The EdTech Landscape in sub-Saharan Africa
As African economies grow and drive global value chains, the continent’s education lag risks becoming a source of long-term inequality and lost productivity. To mitigate this, a wave of EdTech solutions are emerging to tackle interlinked crises across a variety of issue areas. These include:
● Foundational Learning Platforms: Literacy and numeracy tools for early-grade learners provide foundational skills for all subsequent learning. Mobile-first solutions have gained particular traction due to the growing average mobile penetration at 50% across Africa today.
● Teacher Professional Development: Platforms that support teacher training and continuous professional development are a primary lever for educational improvement. This tackles a significant issue as the continent faces an estimated shortage of 15 million teachers, with fewer than half adequately trained in some regions. High teacher absenteeism – reaching 22% in certain countries – further undermines learning outcomes.
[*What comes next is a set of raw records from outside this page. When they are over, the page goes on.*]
$ cat config.mk
export PLATFORM = sky130hd
export DESIGN_NAME = ddm_slave_channel
export DESIGN_NICKNAME = d
export VERILOG_FILES = /design/src/rtl/ddm_pkg.sv /design/src/rtl/ddm_slave_channel.sv /design/src/rtl/ddm_sync.sv /design/src/rtl/ddm_step_counter.sv
export SDC_FILE = /design/constraint.sdc
export NUM_CORES = 1
export LEC_CHECK = 0
export BUFFER_PORTS_ARGS = -buffer_cell sky130_fd_sc_hd__buf_2
export CAP_MARGIN = 40
export CORE_MARGIN = 5
export CORE_UTILIZATION = 43
export CTS_CLUSTER_SIZE = 12
export DETAILED_ROUTE_END_ITERATION = 10
export GPL_TIMING_DRIVEN = 0
export MAX_ROUTING_LAYER = met4
export PLACE_DENSITY = 0.61
export SETUP_SLACK_MARGIN = 0.5
export SYNTH_ARGS = -nofsm -noshare
export SYNTH_HDL_FRONTEND = slang
export SYNTH_SLANG_ARGS = --single-unit
$ cat constraint.sdc
create_clock -name ref_clk -period 2.5 [get_ports ref_clk]
set_input_delay 0.75 -clock ref_clk [delete_from_list [all_inputs] [get_ports ref_clk]]
set_output_delay 0.75 -clock ref_clk [all_outputs]
set_load 0.02 [all_outputs]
● K-12 and Tertiary Digital Learning: Platforms offering curriculum-aligned content, exam preparation, and tutoring services serve both public schools and direct-to-consumer markets, with commercial viability strong among urban middle-class families.
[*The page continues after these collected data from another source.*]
`src/hdl/phmp_cfg.svh`:
```
// constants for the parallel host message port: selects, fields, resets
// assumes inclusion by its bare name from the package and design files
`ifndef PHMP_CFG_SVH
`define PHMP_CFG_SVH

// ----------------------------------------------------------------------
// register select codes on the two address pins
// ----------------------------------------------------------------------
`define PHMP_SEL_MSG       2'h0
`define PHMP_SEL_CTRL      2'h1
`define PHMP_SEL_AUD1      2'h2
`define PHMP_SEL_AUD2      2'h3

// ----------------------------------------------------------------------
// port_control field positions
// ----------------------------------------------------------------------
`define PHMP_CTL_PEND_BIT  1
`define PHMP_CTL_BUSY_BIT  2
`define PHMP_CTL_BSEL_LO   3
`define PHMP_CTL_BSEL_HI   4

// ----------------------------------------------------------------------
// reset values and byte counts
// ----------------------------------------------------------------------
`define PHMP_BSEL_RST      2'h3
`define PHMP_BYTE_RST      8'h00
`define PHMP_WORD_RST      32'h0000_0000
`define PHMP_CNT_FIRST     2'h0
`define PHMP_CNT_LAST      2'h3
`define PHMP_CNT_STEP      2'h1
`define PHMP_PIN_RST       13'h1C00
`define PHMP_STB_IDLE      3'h7

`endif

```
`src/hdl/phmp_pkg.sv`:
```
// types shared by the parallel host message port files
// assumes phmp_cfg.svh is on the include path
package phmp_pkg;
    `include "phmp_cfg.svh"

    // register select carried from the address pins
    typedef logic [1:0] phmp_sel_type;
    // one byte of the host data bus
    typedef logic [7:0] phmp_byte_type;
    // one assembled message word
    typedef logic [31:0] phmp_word_type;
endpackage

```
`src/hdl/phmp_sync.sv`:
```
// three-stage synchroniser for the asynchronous host pins
// assumes the pins are quiet around reset release
`timescale 1ns/100ps
module phmp_sync #(
    parameter int            WIDTH    = 13,
    parameter logic [12:0]   RST_VAL  = 13'h1C00
) (
    // clock and reset
    input  wire logic             clk,
    input  wire logic             rst_b,
    // raw pins
    input  wire logic [WIDTH-1:0] pin_raw,
    // second and third stage
    output logic      [WIDTH-1:0] pin_s2,
    output logic      [WIDTH-1:0] pin_s3
);
    import phmp_pkg::*;

    logic [WIDTH-1:0] pin_s1_q;

    // --------------------------------------------------------------
    // chain
    // --------------------------------------------------------------
    // stage one feeds only stage two, so metastability cannot spread
    always_ff @(posedge clk or negedge rst_b) begin
        if (!rst_b) begin
            pin_s1_q <= RST_VAL[WIDTH-1:0];
            pin_s2   <= RST_VAL[WIDTH-1:0];
            pin_s3   <= RST_VAL[WIDTH-1:0];
        end else begin
            pin_s1_q <= pin_raw;
            pin_s2   <= pin_s1_q;
            pin_s3   <= pin_s2;
        end
    end
endmodule

```
`src/hdl/phmp_port.sv`:
```
// slave end of the 8-bit parallel host message port
// assumes the host keeps data and select stable across each strobe edge
`timescale 1ns/100ps
`include "phmp_cfg.svh"

// Overview of operation
// irq pin low while outgoing message waits
// control bit1 high while message pending
// select 00 msg, 01 ctrl, 10/11 audio
// select captured at chip select falling
// single byte write stores selected register
// host byte-writes never target message register
// word writes only to message, select zero
// four write pulses, byte per rising edge
// bytes MS first, assembled into word
// host ends word write raising chip select
// host byte-reads only the control register
// device drives bus during read strobe
// device releases bus when strobes rise
// unsolicited core messages also raise irq
// busy set on fourth byte, cleared on take
// host message read clears pending flag
// host writes 11 to byte select
// strobes synchronised, each edge seen once
module phmp_port (
    // clock and reset
    input  wire logic                   clk,
    input  wire logic                   rst_b,
    // host pins
    input  wire logic                   host_cs_n,
    input  wire logic                   host_wr_n,
    input  wire logic                   host_rd_n,
    input  wire phmp_pkg::phmp_sel_type host_addr,
    input  wire phmp_pkg::phmp_byte_type host_data_bus_i,
    output phmp_pkg::phmp_byte_type     host_data_bus_o,
    output logic                        host_data_bus_oe,
    output logic                        message_irq_n,
    output logic                        input_word_busy,
    // core side: incoming word
    output phmp_pkg::phmp_word_type     core_in_word,
    input  wire logic                   core_in_take,
    // core side: outgoing word
    input  wire phmp_pkg::phmp_word_type core_out_word,
    input  wire logic                   core_out_load,
    // core side: audio bytes and control
    output phmp_pkg::phmp_byte_type     audio_input_one,
    output logic                        audio_one_strobe,
    output phmp_pkg::phmp_byte_type     audio_input_two,
    output logic                        audio_two_strobe,
    output logic [1:0]                  byte_sel
);
    import phmp_pkg::*;

    logic [12:0]   pin_s2;
    logic [12:0]   pin_s3;
    logic [2:0]    stb_q;
    logic [2:0]    stb_d;
    logic          cs_fall;
    logic          cs_rise;
    logic          wr_rise;
    logic          rd_fall;
    logic          rd_rise;
    logic          cs_low;
    phmp_sel_type  addr_s;
    phmp_byte_type data_s;
    phmp_sel_type  addr_q;
    logic [1:0]    wcnt_q;
    logic [1:0]    rcnt_q;
    phmp_word_type asm_q;
    logic          pend_q;
    phmp_word_type out_q;
    phmp_byte_type ctrl_val;
    logic          word_done;
    logic          msg_read_done;

    // --------------------------------------------------------------
    // pin synchronisation and edge detection
    // --------------------------------------------------------------
    phmp_sync #(
        .WIDTH   (13),
        .RST_VAL (`PHMP_PIN_RST)
    ) u_sync (
        .clk     (clk),
        .rst_b   (rst_b),
        .pin_raw ({host_cs_n, host_wr_n, host_rd_n, host_addr,
                   host_data_bus_i}),
        .pin_s2  (pin_s2),
        .pin_s3  (pin_s3)
    );

    assign addr_s = pin_s3[9:8];
    assign data_s = pin_s3[7:0];

    // a strobe level only counts once stages two and three agree
    always_comb begin
        stb_d = stb_q;
        for (int i = 0; i < 3; i++) begin
            if (pin_s2[10+i] == pin_s3[10+i]) begin
                stb_d[i] = pin_s3[10+i];
            end
        end
    end

    always_ff @(posedge clk or negedge rst_b) begin
        if (!rst_b) begin
            stb_q <= `PHMP_STB_IDLE;
        end else begin
            stb_q <= stb_d;
        end
    end

    // bit 2 chip select, bit 1 write, bit 0 read; one pulse per change
    assign cs_fall = stb_q[2] && !stb_d[2];
    assign cs_rise = !stb_q[2] && stb_d[2];
    assign wr_rise = !stb_q[1] && stb_d[1] && !stb_q[2];
    assign rd_fall = stb_q[0] && !stb_d[0] && !stb_d[2];
    assign rd_rise = !stb_q[0] && stb_d[0];
    assign cs_low  = !stb_q[2];

    // --------------------------------------------------------------
    // select latch and byte counters
    // --------------------------------------------------------------
    always_ff @(posedge clk or negedge rst_b) begin
        if (!rst_b) begin
            addr_q <= `PHMP_SEL_MSG;
        end else if (cs_fall) begin
            addr_q <= addr_s;
        end
    end

    // counters restart with every chip select so a short word resyncs
    always_ff @(posedge clk or negedge rst_b) begin
        if (!rst_b) begin
            wcnt_q <= `PHMP_CNT_FIRST;
            rcnt_q <= `PHMP_CNT_FIRST;
        end else if (cs_fall) begin
            wcnt_q <= `PHMP_CNT_FIRST;
            rcnt_q <= `PHMP_CNT_FIRST;
        end else begin
            if (wr_rise && addr_q == `PHMP_SEL_MSG) begin
                wcnt_q <= wcnt_q + `PHMP_CNT_STEP;
            end
            if (rd_rise && cs_low && addr_q == `PHMP_SEL_MSG) begin
                rcnt_q <= rcnt_q + `PHMP_CNT_STEP;
            end
        end
    end

    // --------------------------------------------------------------
    // incoming message word
    // --------------------------------------------------------------
    assign word_done = wr_rise && addr_q == `PHMP_SEL_MSG &&
                       wcnt_q == `PHMP_CNT_LAST;

    // byte lands in the lane picked by the count, MS lane first
    always_ff @(posedge clk or negedge rst_b) begin
        if (!rst_b) begin
            asm_q <= `PHMP_WORD_RST;
        end else if (wr_rise && addr_q == `PHMP_SEL_MSG) begin
            case (wcnt_q)
                2'h0:    asm_q[31:24] <= data_s;
                2'h1:    asm_q[23:16] <= data_s;
                2'h2:    asm_q[15:8]  <= data_s;
                default: asm_q[7:0]   <= data_s;
            endcase
        end
    end

    // the core sees a whole word only, never a partly written one
    always_ff @(posedge clk or negedge rst_b) begin
        if (!rst_b) begin
            core_in_word <= `PHMP_WORD_RST;
        end else if (word_done) begin
            core_in_word <= {asm_q[31:8], data_s};
        end
    end

    // a new word arriving with the take keeps busy set
    always_ff @(posedge clk or negedge rst_b) begin
        if (!rst_b) begin
            input_word_busy <= 1'b0;
        end else if (word_done) begin
            input_word_busy <= 1'b1;
        end else if (core_in_take) begin
            input_word_busy <= 1'b0;
        end
    end

    // --------------------------------------------------------------
    // single byte registers
    // --------------------------------------------------------------
    // reserved bits written by the host are dropped here
    always_ff @(posedge clk or negedge rst_b) begin
        if (!rst_b) begin
            byte_sel         <= `PHMP_BSEL_RST;
            audio_input_one  <= `PHMP_BYTE_RST;
            audio_input_two  <= `PHMP_BYTE_RST;
            audio_one_strobe <= 1'b0;
            audio_two_strobe <= 1'b0;
        end else begin
            audio_one_strobe <= 1'b0;
            audio_two_strobe <= 1'b0;
            if (wr_rise && addr_q == `PHMP_SEL_CTRL) begin
                byte_sel <= data_s[`PHMP_CTL_BSEL_HI:`PHMP_CTL_BSEL_LO];
            end else if (wr_rise && addr_q == `PHMP_SEL_AUD1) begin
                audio_input_one  <= data_s;
                audio_one_strobe <= 1'b1;
            end else if (wr_rise && addr_q == `PHMP_SEL_AUD2) begin
                audio_input_two  <= data_s;
                audio_two_strobe <= 1'b1;
            end
        end
    end

    // --------------------------------------------------------------
    // outgoing message and interrupt
    // --------------------------------------------------------------
    assign msg_read_done = rd_rise && cs_low &&
                           addr_q == `PHMP_SEL_MSG &&
                           rcnt_q == `PHMP_CNT_LAST;

    always_ff @(posedge clk or negedge rst_b) begin
        if (!rst_b) begin
            out_q <= `PHMP_WORD_RST;
        end else if (core_out_load) begin
            out_q <= core_out_word;
        end
    end

    // a core load in the cycle of the host's last read wins
    always_ff @(posedge clk or negedge rst_b) begin
        if (!rst_b) begin
            pend_q <= 1'b0;
        end else if (core_out_load) begin
            pend_q <= 1'b1;
        end else if (msg_read_done) begin
            pend_q <= 1'b0;
        end
    end

    assign message_irq_n = !pend_q;

    // --------------------------------------------------------------
    // read path
    // --------------------------------------------------------------
    always_comb begin
        ctrl_val = `PHMP_BYTE_RST;
        ctrl_val[`PHMP_CTL_PEND_BIT] = pend_q;
        ctrl_val[`PHMP_CTL_BUSY_BIT] = input_word_busy;
        ctrl_val[`PHMP_CTL_BSEL_HI:`PHMP_CTL_BSEL_LO] = byte_sel;
    end

    // write-only audio registers read back as zero
    always_ff @(posedge clk or negedge rst_b) begin
        if (!rst_b) begin
            host_data_bus_o <= `PHMP_BYTE_RST;
        end else if (rd_fall) begin
            if (addr_q == `PHMP_SEL_CTRL) begin
                host_data_bus_o <= ctrl_val;
            end else if (addr_q == `PHMP_SEL_MSG) begin
                case (rcnt_q)
                    2'h0:    host_data_bus_o <= out_q[31:24];
                    2'h1:    host_data_bus_o <= out_q[23:16];
                    2'h2:    host_data_bus_o <= out_q[15:8];
                    default: host_data_bus_o <= out_q[7:0];
                endcase
            end else begin
                host_data_bus_o <= `PHMP_BYTE_RST;
            end
        end
    end

    always_ff @(posedge clk or negedge rst_b) begin
        if (!rst_b) begin
            host_data_bus_oe <= 1'b0;
        end else if (rd_rise || cs_rise) begin
            host_data_bus_oe <= 1'b0;
        end else if (rd_fall) begin
            host_data_bus_oe <= 1'b1;
        end
    end

    // --------------------------------------------------------------
    // checks
    // --------------------------------------------------------------
    a_irq_on_load: assert property (@(posedge clk) disable iff (!rst_b)
        core_out_load |=> !message_irq_n)
        else $error("irq not asserted after core load");
    a_status_match: assert property (@(posedge clk) disable iff (!rst_b)
        (rd_fall && addr_q == `PHMP_SEL_CTRL) |=>
        host_data_bus_o[`PHMP_CTL_PEND_BIT] == !$past(message_irq_n))
        else $error("pending bit disagrees with irq pin");
    a_addr_latch: assert property (@(posedge clk) disable iff (!rst_b)
        cs_fall |=> addr_q == $past(addr_s))
        else $error("select not captured at chip select fall");
    a_audio_write: assert property (@(posedge clk) disable iff (!rst_b)
        (wr_rise && addr_q == `PHMP_SEL_AUD1) |=>
        audio_input_one == $past(data_s) && audio_one_strobe)
        else $error("audio byte not stored");
    a_msb_first: assert property (@(posedge clk) disable iff (!rst_b)
        (wr_rise && addr_q == `PHMP_SEL_MSG && wcnt_q == 2'h0) |=>
        asm_q[31:24] == $past(data_s) && wcnt_q == 2'h1)
        else $error("first word byte not in top lane");
    a_busy_set: assert property (@(posedge clk) disable iff (!rst_b)
        word_done |=> input_word_busy &&
        core_in_word[7:0] == $past(data_s))
        else $error("busy not set after fourth byte");
    a_busy_clear: assert property (@(posedge clk) disable iff (!rst_b)
        (core_in_take && !word_done) |=> !input_word_busy)
        else $error("busy not cleared by core take");
    a_read_drive: assert property (@(posedge clk) disable iff (!rst_b)
        (rd_fall && !rd_rise && !cs_rise) |=> host_data_bus_oe)
        else $error("bus not driven during read");
    a_read_release: assert property (@(posedge clk) disable iff (!rst_b)
        (rd_rise || cs_rise) |=> !host_data_bus_oe [*2])
        else $error("bus still driven after strobe rise");
    a_pend_clear: assert property (@(posedge clk) disable iff (!rst_b)
        (msg_read_done && !core_out_load) |=> message_irq_n)
        else $error("pending not cleared by message read");
    a_edge_once: assert property (@(posedge clk) disable iff (!rst_b)
        wr_rise |=> !wr_rise)
        else $error("write edge seen twice");
endmodule

```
● Workforce Development and Skills Training: Vocational training platforms addressing youth unemployment have proliferated, particularly in sectors like digital skills, agriculture, and entrepreneurship. These often blend online learning with in-person mentorship and employer partnerships.
● School Management and EdTech Infrastructure: Learning management systems, student information systems, and education finance tools support the operational backbone of schools and education ministries, with COVID-19 accelerating the normalization of digital infrastructure.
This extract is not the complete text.